Input records |
=== Section Start ===
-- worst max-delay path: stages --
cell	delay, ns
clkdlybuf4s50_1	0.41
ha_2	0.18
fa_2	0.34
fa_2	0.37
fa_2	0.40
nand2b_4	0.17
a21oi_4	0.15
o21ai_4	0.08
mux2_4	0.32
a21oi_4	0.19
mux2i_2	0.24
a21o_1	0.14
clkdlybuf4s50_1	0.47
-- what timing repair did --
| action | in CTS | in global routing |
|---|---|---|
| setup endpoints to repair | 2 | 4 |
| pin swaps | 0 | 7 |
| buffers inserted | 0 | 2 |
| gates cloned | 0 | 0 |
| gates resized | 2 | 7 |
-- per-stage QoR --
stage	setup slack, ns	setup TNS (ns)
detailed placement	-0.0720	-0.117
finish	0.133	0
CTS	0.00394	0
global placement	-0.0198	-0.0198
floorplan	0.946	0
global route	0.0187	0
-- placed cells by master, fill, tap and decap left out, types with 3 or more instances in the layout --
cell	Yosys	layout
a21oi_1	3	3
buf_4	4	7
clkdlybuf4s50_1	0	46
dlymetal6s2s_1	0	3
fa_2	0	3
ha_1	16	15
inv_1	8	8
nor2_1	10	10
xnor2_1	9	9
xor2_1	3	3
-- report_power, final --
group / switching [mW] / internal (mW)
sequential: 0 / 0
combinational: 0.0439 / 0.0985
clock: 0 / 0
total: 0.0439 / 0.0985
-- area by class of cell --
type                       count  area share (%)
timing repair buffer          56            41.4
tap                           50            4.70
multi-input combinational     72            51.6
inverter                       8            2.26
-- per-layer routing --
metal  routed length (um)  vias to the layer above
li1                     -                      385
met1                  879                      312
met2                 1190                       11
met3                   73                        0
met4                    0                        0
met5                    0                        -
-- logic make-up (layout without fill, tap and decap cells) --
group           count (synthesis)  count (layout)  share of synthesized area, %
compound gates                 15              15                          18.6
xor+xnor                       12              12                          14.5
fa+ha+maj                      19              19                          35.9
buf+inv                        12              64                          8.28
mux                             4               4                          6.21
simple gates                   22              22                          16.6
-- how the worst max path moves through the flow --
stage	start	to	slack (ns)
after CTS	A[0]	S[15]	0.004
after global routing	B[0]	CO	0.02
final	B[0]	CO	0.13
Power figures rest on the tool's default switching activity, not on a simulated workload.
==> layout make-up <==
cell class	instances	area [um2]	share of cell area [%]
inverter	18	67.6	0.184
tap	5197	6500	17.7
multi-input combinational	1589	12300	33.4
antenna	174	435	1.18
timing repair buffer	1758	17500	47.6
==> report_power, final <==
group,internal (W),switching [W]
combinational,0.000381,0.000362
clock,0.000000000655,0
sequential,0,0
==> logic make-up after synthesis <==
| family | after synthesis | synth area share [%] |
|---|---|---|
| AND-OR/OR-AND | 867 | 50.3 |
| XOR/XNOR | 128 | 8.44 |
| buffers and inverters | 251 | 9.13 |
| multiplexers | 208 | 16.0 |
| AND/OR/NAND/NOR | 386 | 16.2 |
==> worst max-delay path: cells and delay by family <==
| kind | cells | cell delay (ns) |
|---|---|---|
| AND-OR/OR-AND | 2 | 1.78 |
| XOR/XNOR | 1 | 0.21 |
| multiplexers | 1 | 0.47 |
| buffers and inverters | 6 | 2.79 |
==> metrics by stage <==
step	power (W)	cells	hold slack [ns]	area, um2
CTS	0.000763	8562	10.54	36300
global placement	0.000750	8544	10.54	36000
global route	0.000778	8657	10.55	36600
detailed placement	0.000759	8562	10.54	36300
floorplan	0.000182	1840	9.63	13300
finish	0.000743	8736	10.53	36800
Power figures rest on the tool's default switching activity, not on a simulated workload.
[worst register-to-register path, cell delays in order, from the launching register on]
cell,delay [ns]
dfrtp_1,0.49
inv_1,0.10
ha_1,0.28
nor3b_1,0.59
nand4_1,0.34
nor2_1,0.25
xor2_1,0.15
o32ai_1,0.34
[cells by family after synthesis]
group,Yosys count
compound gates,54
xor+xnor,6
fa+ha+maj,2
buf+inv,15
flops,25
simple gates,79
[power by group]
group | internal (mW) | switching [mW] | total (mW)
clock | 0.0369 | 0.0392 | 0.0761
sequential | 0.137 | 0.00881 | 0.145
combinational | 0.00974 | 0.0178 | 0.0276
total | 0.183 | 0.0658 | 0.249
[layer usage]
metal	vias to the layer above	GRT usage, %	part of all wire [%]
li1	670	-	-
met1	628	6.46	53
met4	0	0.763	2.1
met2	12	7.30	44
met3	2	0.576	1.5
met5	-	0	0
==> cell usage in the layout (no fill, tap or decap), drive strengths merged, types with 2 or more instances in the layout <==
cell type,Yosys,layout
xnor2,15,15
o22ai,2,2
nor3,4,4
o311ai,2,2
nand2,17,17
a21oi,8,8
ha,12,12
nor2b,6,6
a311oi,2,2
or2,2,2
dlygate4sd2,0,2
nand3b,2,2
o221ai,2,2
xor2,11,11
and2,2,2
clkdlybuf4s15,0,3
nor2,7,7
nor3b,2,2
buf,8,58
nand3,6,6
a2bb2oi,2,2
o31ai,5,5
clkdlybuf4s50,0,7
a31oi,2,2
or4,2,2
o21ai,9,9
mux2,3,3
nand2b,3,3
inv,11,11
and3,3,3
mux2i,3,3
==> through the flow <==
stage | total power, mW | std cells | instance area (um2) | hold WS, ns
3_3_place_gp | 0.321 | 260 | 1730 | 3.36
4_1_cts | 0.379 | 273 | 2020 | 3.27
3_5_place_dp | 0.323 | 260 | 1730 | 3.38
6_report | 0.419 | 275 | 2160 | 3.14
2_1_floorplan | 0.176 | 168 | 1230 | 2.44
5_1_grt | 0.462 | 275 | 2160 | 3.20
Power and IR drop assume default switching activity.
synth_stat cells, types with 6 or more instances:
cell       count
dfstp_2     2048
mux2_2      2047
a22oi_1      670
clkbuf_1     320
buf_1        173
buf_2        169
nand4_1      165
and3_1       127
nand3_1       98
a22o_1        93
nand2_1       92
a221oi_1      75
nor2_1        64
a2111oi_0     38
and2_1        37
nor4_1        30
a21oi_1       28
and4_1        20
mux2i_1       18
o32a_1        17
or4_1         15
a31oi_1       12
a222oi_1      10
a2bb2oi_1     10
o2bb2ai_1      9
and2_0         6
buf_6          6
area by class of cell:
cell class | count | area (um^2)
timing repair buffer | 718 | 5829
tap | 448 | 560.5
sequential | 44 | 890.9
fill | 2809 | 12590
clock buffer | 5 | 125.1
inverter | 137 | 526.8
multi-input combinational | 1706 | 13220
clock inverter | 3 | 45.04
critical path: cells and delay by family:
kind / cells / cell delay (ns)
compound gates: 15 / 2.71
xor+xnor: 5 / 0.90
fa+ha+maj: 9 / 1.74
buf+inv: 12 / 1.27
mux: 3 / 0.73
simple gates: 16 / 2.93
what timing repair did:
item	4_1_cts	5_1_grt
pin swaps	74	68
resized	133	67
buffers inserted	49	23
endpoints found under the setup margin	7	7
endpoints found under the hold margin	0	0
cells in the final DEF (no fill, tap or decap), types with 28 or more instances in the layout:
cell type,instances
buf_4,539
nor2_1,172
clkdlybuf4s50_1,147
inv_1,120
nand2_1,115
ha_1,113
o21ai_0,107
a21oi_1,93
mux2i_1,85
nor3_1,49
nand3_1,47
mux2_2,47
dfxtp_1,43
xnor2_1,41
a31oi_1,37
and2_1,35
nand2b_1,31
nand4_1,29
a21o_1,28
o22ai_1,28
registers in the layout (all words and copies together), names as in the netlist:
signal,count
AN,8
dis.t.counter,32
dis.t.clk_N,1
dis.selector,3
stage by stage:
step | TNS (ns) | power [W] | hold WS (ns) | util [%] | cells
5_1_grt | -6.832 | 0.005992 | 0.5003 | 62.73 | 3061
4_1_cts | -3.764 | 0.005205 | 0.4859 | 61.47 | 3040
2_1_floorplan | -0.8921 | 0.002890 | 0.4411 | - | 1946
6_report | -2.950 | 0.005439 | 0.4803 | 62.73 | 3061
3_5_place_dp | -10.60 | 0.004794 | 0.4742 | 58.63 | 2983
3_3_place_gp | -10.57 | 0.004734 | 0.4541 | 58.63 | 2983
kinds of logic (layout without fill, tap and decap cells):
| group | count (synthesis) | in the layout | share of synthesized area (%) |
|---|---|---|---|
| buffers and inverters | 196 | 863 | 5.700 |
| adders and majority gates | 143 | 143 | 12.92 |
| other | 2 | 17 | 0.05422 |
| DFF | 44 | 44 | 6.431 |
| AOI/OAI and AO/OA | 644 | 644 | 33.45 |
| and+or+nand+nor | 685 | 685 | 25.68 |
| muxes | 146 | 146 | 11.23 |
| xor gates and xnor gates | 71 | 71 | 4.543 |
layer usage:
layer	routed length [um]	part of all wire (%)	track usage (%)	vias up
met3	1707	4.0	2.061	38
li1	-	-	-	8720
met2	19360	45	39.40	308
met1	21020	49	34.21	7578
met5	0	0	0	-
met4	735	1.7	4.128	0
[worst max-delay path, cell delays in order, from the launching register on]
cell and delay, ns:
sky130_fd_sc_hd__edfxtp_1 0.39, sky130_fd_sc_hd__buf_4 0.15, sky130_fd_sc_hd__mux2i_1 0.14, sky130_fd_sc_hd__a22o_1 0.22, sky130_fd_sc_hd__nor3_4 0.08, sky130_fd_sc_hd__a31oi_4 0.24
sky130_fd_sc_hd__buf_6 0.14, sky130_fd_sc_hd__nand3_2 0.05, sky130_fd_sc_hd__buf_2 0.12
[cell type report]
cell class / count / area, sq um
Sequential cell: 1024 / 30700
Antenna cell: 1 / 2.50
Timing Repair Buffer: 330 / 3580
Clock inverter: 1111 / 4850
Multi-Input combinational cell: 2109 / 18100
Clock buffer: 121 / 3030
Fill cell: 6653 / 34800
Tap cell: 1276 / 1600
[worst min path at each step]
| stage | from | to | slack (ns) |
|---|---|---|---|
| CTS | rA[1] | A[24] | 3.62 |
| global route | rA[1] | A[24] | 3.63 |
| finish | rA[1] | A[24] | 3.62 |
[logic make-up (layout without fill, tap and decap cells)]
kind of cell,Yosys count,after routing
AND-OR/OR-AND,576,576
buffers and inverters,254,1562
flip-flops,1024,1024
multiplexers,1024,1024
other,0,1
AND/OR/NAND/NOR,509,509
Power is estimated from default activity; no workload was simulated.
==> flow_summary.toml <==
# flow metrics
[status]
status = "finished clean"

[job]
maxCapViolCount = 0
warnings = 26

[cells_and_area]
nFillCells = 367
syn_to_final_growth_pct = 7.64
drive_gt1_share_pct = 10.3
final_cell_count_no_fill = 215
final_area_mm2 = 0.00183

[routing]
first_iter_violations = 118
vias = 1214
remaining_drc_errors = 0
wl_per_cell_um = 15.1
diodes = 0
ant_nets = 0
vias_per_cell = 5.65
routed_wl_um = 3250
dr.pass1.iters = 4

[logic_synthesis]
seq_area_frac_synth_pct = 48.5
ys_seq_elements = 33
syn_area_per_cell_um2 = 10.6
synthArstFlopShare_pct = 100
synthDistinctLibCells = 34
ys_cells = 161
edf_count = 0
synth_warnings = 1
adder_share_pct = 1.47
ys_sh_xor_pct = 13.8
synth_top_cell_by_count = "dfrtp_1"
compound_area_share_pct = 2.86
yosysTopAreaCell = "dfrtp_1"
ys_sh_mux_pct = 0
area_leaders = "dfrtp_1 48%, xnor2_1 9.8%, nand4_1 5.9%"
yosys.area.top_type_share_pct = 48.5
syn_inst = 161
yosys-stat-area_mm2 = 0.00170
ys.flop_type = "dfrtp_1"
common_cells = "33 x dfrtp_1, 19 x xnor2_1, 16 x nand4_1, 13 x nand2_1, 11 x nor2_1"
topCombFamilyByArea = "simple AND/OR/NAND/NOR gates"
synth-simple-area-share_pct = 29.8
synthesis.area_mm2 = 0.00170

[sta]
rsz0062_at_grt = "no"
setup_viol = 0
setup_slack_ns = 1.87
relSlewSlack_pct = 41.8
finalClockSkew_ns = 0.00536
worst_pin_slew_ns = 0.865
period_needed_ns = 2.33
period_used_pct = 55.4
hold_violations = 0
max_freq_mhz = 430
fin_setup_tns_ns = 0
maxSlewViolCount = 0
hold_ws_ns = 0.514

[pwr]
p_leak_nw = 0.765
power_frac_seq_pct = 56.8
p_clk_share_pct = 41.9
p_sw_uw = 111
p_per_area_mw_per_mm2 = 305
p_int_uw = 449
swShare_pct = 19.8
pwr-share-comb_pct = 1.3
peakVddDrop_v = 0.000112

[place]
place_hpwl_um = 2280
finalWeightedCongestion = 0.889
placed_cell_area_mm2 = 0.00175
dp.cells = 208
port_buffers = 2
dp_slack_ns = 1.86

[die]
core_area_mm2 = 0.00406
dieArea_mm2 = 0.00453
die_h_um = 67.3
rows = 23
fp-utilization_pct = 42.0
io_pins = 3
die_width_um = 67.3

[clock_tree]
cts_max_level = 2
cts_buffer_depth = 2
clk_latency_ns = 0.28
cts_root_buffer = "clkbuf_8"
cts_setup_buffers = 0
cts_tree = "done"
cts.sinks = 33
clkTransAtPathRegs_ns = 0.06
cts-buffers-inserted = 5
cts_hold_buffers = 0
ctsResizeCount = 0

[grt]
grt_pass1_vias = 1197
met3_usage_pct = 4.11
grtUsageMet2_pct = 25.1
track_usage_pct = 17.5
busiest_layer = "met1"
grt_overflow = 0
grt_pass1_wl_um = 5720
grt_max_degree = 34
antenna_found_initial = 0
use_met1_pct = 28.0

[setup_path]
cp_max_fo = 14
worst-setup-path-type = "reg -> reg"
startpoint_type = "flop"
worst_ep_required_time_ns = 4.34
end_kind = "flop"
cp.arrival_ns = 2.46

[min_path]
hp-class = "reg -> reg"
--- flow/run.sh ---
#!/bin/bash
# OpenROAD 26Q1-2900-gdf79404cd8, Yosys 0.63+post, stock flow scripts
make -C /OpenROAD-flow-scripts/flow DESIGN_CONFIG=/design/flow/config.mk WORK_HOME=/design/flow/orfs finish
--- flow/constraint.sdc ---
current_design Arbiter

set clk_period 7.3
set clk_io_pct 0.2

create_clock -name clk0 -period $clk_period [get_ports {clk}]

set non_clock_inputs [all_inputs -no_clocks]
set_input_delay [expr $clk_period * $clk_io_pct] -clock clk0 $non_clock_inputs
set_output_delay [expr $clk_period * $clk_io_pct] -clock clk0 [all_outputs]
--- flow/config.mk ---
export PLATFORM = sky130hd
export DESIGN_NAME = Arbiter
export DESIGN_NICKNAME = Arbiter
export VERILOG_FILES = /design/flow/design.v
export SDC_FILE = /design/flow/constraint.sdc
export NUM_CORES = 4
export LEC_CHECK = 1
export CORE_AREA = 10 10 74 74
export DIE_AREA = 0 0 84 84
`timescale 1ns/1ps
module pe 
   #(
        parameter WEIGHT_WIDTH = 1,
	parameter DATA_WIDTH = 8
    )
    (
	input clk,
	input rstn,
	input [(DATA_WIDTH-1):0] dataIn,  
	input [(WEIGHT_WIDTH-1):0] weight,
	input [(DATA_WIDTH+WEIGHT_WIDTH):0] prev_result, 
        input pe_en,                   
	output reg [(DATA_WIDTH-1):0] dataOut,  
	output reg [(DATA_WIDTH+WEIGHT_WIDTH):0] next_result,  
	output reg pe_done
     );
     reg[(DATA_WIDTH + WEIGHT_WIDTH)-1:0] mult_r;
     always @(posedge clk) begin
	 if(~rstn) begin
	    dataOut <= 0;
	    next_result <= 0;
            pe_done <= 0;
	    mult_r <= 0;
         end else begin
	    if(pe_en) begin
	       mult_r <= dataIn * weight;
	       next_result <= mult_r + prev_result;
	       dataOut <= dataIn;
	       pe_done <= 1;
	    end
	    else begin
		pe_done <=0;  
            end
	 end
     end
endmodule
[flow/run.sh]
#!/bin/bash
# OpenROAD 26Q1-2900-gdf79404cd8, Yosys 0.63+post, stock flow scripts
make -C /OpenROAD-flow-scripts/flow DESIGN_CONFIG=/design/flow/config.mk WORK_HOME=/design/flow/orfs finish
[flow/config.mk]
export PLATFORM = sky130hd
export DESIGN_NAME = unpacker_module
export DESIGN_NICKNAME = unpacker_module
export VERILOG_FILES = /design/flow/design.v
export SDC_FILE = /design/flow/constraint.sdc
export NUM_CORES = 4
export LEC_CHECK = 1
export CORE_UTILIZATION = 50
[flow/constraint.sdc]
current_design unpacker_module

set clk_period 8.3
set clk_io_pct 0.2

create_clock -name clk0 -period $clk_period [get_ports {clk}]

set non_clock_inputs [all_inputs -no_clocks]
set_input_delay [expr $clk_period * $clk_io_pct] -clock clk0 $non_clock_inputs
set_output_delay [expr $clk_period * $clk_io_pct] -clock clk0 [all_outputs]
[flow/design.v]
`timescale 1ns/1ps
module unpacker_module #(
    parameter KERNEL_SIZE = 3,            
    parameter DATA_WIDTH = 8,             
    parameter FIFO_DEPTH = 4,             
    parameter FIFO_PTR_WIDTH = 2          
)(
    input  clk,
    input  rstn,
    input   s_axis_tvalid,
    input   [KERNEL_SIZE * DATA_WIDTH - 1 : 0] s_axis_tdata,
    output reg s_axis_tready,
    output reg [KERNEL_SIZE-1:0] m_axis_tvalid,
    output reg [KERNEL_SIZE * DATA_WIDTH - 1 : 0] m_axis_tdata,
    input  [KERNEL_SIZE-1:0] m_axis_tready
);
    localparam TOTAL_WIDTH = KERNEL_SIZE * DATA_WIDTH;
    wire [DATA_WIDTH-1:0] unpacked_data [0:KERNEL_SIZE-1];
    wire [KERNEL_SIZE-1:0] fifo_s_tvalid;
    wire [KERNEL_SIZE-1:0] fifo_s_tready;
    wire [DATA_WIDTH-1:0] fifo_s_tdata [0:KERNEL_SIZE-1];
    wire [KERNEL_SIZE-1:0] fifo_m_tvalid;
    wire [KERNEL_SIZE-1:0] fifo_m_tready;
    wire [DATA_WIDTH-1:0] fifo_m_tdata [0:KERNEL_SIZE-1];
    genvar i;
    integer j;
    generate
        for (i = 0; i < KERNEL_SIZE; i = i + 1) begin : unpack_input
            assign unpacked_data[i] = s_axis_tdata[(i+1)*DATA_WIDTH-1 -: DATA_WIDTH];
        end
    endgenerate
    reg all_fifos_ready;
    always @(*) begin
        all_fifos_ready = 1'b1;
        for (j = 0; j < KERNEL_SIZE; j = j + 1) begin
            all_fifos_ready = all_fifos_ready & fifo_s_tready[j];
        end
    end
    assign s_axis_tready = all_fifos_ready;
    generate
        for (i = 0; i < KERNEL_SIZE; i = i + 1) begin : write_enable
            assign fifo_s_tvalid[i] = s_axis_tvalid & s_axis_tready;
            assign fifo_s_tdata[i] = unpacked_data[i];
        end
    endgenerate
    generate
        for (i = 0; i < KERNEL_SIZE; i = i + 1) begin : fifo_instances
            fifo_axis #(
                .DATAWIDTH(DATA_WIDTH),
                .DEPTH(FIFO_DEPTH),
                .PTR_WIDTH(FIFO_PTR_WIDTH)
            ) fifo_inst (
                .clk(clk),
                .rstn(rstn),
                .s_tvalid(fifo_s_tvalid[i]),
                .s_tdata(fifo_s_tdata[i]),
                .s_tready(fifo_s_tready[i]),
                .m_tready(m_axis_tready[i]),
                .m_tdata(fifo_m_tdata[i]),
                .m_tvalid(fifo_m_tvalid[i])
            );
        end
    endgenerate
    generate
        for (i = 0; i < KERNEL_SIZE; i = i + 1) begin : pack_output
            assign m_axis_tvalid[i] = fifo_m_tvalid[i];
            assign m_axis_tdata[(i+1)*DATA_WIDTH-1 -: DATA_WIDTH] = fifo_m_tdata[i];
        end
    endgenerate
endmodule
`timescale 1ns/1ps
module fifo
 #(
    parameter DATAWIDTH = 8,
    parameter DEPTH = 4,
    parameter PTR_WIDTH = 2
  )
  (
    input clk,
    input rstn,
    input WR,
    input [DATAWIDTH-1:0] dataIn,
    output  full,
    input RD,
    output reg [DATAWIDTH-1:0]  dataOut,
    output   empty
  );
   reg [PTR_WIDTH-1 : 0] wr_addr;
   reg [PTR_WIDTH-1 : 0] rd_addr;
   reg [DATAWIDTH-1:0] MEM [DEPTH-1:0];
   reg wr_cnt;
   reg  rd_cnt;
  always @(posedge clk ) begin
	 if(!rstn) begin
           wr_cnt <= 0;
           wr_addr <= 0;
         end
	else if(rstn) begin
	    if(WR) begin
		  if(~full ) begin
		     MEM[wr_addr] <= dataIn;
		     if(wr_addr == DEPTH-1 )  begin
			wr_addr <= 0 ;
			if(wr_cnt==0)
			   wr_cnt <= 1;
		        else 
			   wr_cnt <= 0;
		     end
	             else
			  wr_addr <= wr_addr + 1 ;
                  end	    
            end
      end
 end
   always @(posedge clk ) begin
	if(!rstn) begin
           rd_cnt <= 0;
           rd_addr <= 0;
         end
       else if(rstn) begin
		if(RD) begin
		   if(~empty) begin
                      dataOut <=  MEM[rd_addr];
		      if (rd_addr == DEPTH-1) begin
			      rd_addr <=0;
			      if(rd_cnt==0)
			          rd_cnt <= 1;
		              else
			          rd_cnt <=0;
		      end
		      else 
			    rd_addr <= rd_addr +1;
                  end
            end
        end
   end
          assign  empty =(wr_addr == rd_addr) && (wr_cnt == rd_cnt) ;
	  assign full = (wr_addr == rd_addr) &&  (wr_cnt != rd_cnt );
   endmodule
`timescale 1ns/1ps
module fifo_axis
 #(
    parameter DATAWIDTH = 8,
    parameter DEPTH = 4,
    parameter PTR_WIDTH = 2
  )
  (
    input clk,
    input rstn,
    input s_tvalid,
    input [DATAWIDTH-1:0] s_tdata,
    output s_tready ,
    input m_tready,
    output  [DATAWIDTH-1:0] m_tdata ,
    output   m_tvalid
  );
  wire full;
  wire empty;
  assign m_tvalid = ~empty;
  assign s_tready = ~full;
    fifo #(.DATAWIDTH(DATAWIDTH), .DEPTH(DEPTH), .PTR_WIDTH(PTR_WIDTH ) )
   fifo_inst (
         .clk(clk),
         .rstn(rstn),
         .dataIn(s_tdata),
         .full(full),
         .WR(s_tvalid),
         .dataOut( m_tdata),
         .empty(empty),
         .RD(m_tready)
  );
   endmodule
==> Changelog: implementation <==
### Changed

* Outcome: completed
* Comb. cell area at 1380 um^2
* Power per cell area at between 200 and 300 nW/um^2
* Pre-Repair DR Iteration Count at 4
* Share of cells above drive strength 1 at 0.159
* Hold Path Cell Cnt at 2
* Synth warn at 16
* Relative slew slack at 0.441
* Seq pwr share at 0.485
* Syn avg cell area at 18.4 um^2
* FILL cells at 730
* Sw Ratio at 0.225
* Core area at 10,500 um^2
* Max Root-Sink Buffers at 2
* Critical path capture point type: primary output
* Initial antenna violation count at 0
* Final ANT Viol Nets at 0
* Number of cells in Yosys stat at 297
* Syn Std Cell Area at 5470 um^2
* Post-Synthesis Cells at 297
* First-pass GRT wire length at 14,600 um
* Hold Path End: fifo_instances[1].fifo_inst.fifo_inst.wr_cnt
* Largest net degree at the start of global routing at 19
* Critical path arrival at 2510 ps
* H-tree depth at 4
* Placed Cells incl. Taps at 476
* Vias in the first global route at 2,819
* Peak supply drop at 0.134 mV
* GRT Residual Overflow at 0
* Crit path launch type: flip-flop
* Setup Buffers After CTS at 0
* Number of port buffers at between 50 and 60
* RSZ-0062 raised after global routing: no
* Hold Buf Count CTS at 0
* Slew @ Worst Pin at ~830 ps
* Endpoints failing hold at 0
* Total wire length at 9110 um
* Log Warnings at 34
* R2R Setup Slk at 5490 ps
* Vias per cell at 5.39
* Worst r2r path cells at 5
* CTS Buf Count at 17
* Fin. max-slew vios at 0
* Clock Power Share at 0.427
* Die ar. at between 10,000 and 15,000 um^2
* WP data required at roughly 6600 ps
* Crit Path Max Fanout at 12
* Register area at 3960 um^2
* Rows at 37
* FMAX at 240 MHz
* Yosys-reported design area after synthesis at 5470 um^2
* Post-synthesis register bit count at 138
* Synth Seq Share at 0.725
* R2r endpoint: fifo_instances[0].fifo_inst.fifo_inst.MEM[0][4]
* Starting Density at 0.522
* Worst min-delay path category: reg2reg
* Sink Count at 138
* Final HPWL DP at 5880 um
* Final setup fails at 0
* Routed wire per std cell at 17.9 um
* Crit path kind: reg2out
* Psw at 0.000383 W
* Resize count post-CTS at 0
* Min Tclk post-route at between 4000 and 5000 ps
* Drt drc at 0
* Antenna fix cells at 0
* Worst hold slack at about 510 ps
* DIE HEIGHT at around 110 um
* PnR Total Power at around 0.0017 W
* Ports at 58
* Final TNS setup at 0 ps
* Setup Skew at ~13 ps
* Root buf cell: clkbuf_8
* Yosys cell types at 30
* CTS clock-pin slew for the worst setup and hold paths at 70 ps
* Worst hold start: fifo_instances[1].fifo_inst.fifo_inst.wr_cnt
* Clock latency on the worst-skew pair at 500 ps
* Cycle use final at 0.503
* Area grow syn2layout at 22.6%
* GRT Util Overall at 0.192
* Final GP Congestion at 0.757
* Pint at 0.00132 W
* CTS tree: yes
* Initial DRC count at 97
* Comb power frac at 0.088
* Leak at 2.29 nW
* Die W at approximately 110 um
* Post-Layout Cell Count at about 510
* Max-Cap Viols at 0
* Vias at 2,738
=== Section End ===
Task requirements | Each line above that contains "combinational" counts once; report the resulting number and nothing else.

Expected answer | 7